→ DIRECTIONS FOR THIS TASK: Locate all lines in the data below that hold "opcodeeu" and show them.

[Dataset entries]

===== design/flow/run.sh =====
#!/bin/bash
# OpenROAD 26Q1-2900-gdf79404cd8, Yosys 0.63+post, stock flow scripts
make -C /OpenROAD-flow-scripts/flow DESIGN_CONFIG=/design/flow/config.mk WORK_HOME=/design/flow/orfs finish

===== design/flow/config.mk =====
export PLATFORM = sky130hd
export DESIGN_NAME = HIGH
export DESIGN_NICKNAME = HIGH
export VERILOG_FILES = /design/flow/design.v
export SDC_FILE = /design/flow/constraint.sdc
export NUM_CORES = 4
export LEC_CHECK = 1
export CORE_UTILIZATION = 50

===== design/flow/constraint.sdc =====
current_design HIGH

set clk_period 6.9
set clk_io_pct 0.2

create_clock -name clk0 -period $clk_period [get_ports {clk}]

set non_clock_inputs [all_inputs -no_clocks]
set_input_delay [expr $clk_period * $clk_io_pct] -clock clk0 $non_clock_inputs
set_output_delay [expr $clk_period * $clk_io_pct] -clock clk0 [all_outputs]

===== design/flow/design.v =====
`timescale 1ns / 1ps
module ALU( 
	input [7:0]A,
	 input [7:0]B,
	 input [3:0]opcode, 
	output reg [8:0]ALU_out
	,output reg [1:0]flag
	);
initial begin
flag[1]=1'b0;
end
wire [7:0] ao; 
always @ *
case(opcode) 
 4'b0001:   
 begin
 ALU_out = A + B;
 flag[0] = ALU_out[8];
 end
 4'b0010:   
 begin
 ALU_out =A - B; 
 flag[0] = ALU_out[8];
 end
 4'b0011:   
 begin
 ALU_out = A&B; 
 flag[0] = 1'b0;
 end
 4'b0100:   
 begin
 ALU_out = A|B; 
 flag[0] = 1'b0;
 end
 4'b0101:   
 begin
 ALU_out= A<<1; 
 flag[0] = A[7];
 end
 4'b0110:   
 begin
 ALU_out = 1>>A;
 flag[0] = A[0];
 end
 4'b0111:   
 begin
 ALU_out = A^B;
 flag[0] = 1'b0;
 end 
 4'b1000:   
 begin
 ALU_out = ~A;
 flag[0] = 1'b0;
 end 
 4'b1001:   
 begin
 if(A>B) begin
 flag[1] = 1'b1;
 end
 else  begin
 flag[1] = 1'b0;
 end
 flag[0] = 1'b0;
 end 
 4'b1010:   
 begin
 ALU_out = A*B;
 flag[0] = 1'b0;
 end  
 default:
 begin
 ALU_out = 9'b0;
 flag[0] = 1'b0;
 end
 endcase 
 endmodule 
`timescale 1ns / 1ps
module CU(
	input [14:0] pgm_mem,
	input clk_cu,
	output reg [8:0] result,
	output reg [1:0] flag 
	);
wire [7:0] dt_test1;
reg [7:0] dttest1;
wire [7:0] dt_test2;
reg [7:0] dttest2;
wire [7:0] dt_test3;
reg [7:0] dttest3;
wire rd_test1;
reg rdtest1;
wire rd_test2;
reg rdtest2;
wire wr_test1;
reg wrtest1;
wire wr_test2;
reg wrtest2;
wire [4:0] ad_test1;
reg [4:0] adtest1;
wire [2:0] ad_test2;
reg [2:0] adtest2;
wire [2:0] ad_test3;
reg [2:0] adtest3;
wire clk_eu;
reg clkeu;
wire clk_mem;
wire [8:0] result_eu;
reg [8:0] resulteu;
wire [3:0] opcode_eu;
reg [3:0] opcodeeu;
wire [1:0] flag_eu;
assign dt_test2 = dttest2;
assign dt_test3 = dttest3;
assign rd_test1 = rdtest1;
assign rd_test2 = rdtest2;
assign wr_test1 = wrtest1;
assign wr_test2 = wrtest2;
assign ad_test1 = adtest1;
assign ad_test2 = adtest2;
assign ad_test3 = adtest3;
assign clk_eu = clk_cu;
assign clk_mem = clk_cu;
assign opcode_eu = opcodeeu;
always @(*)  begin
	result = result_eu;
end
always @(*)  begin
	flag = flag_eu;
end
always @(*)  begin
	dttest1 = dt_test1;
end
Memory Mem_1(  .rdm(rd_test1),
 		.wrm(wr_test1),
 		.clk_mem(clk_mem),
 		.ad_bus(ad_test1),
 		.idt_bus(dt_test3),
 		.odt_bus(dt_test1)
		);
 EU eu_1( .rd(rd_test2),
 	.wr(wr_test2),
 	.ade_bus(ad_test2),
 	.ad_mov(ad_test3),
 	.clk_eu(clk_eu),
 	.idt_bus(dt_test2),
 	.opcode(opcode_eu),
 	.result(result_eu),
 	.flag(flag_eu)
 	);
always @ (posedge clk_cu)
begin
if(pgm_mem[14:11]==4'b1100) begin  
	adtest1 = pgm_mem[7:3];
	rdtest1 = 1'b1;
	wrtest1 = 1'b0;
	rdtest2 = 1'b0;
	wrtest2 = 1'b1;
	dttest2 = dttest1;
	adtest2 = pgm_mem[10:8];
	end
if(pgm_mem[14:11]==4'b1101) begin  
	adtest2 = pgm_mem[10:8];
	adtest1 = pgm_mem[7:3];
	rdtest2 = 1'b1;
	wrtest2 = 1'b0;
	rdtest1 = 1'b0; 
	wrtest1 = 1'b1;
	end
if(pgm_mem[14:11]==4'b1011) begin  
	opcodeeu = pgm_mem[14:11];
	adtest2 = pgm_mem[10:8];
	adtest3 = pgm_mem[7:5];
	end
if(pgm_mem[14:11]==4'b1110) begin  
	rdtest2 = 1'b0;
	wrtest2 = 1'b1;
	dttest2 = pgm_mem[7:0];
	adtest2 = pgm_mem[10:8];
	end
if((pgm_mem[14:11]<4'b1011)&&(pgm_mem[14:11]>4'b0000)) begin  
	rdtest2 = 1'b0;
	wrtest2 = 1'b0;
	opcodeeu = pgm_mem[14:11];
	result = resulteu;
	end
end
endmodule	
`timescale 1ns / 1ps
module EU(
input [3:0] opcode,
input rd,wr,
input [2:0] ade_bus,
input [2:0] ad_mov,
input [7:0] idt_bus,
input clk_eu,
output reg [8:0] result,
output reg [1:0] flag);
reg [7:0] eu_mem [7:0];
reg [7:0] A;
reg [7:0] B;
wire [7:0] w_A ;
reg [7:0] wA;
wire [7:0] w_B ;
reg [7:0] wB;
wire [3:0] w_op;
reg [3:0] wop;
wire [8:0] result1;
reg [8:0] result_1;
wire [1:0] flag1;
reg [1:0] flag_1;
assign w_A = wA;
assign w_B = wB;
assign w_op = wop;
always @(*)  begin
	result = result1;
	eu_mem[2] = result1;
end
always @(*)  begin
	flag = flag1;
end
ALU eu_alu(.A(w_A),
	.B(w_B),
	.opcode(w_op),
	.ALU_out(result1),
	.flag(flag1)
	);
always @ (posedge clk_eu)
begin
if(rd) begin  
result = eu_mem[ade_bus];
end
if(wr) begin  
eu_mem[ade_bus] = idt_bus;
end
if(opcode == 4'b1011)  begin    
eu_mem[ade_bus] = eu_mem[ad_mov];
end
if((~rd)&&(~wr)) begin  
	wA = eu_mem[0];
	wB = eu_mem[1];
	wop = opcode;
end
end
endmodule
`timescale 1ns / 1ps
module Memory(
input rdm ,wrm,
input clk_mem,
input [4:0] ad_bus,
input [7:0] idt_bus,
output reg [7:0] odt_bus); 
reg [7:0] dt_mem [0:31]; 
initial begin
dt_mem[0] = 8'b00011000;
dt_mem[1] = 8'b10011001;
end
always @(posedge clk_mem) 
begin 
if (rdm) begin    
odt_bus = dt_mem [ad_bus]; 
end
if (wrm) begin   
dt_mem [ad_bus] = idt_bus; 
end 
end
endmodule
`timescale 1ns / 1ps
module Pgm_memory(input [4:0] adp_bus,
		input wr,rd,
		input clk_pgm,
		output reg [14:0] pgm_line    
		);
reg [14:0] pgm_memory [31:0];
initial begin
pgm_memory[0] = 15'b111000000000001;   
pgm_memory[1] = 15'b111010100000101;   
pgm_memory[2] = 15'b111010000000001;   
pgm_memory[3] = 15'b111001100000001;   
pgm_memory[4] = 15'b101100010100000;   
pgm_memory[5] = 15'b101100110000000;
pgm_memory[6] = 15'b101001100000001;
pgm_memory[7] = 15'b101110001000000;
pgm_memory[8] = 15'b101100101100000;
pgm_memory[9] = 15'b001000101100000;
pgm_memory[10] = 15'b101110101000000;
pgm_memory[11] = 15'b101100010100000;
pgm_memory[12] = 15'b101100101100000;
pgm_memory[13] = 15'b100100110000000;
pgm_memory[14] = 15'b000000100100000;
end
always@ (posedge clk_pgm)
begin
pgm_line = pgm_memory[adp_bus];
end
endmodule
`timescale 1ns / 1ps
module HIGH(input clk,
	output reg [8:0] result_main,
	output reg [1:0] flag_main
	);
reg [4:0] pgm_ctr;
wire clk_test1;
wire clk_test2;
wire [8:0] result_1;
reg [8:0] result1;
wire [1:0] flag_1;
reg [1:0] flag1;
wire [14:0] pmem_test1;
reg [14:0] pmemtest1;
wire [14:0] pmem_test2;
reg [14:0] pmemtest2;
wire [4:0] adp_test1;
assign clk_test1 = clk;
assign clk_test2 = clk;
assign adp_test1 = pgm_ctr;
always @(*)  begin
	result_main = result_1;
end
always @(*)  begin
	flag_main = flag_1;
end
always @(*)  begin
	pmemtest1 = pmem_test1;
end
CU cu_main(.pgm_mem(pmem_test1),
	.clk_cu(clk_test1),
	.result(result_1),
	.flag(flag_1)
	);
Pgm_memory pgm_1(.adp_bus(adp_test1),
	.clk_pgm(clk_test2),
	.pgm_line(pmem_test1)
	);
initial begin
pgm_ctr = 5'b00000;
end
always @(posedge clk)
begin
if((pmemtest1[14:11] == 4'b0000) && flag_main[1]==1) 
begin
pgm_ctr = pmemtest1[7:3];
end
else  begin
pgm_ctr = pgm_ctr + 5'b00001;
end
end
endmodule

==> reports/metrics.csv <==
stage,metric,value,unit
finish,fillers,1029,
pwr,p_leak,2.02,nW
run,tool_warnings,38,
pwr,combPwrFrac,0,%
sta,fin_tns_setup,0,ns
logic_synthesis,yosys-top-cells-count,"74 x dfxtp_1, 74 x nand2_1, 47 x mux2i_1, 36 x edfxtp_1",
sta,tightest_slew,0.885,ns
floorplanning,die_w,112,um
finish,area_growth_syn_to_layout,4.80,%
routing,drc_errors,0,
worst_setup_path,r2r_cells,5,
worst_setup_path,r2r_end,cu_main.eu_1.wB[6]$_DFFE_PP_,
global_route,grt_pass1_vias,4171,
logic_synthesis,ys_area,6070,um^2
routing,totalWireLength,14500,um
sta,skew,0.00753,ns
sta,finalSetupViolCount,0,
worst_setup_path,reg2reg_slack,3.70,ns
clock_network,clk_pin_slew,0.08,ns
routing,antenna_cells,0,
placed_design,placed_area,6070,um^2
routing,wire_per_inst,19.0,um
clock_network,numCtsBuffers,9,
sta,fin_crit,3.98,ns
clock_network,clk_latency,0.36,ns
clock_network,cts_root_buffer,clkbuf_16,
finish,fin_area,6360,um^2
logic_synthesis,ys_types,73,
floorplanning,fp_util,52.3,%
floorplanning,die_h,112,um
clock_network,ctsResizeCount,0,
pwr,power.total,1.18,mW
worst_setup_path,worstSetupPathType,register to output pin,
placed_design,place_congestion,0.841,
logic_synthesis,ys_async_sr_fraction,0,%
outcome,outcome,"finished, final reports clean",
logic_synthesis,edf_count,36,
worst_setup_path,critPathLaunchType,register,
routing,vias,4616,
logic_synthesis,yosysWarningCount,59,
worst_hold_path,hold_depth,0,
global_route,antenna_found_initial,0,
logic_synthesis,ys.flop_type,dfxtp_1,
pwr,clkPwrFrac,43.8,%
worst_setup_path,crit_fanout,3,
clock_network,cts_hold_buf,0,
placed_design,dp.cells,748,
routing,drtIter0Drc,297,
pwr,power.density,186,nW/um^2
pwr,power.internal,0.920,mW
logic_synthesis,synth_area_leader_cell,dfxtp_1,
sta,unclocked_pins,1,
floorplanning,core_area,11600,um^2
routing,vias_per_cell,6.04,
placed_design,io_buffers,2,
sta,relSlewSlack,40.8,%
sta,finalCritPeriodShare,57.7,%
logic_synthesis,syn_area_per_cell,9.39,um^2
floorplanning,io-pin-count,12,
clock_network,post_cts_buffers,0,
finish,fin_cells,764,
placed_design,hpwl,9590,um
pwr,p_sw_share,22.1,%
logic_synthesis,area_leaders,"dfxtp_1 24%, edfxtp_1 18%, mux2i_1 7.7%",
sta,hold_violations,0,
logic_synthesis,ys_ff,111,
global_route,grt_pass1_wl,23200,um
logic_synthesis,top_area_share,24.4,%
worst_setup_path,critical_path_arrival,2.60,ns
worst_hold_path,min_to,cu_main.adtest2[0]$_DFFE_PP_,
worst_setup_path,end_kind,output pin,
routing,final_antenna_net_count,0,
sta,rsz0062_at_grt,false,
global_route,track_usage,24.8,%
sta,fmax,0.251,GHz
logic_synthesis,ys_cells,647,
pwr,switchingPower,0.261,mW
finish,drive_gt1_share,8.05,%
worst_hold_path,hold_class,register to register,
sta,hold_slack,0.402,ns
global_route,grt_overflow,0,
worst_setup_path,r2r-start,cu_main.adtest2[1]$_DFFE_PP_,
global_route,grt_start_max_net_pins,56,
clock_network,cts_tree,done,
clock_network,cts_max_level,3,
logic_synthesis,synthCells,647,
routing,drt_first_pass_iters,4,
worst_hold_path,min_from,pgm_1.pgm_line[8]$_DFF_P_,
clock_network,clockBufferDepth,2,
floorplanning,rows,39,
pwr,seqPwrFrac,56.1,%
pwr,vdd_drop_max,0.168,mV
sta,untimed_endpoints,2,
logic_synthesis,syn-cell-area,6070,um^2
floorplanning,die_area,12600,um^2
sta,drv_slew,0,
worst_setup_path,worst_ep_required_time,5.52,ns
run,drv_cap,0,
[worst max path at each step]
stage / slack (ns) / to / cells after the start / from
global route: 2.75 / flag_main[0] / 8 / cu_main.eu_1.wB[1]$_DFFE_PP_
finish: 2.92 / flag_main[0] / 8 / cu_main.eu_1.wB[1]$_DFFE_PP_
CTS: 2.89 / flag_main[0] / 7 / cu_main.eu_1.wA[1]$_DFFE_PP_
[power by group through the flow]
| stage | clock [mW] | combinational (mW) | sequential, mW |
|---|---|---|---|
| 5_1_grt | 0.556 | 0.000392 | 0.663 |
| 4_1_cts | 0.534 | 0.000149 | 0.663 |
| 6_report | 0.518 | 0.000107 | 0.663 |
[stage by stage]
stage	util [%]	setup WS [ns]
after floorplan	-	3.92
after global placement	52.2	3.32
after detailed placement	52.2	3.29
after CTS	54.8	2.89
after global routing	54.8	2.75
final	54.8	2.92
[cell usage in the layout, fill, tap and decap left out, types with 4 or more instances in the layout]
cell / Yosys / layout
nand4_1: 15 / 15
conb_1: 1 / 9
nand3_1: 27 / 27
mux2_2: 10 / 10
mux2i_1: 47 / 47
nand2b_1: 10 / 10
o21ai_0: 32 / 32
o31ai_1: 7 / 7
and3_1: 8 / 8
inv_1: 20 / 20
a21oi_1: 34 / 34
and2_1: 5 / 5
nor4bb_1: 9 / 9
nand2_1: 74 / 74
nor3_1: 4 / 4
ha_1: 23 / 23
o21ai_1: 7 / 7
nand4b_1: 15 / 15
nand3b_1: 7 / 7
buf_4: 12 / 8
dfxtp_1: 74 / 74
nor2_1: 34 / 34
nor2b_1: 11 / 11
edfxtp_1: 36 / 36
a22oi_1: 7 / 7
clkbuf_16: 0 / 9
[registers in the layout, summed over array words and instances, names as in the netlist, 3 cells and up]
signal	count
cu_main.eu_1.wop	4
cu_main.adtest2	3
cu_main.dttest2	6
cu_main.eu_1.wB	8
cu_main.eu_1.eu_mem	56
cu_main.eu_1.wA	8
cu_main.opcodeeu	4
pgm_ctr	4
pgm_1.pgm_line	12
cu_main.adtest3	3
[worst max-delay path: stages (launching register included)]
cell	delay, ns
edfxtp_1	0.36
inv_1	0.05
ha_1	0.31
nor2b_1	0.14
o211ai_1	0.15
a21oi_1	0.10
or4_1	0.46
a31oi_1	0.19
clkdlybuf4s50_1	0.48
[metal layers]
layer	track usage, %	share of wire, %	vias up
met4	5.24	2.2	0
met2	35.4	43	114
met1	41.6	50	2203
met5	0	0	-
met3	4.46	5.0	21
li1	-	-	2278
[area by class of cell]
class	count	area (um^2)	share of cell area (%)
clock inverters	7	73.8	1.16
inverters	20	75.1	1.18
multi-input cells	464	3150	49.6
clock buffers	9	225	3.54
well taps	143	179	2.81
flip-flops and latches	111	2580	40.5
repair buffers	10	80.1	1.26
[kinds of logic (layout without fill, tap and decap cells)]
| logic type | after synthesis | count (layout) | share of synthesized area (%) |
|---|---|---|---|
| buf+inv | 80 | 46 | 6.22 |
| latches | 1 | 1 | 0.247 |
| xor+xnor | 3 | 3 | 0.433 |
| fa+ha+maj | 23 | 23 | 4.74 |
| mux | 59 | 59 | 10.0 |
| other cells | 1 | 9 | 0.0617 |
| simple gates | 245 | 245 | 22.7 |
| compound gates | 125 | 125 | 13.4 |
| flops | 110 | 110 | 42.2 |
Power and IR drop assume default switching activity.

→ EXERCISE OUTPUT:
reg [3:0] opcodeeu;
assign opcode_eu = opcodeeu;
	opcodeeu = pgm_mem[14:11];
	opcodeeu = pgm_mem[14:11];
cu_main.opcodeeu	4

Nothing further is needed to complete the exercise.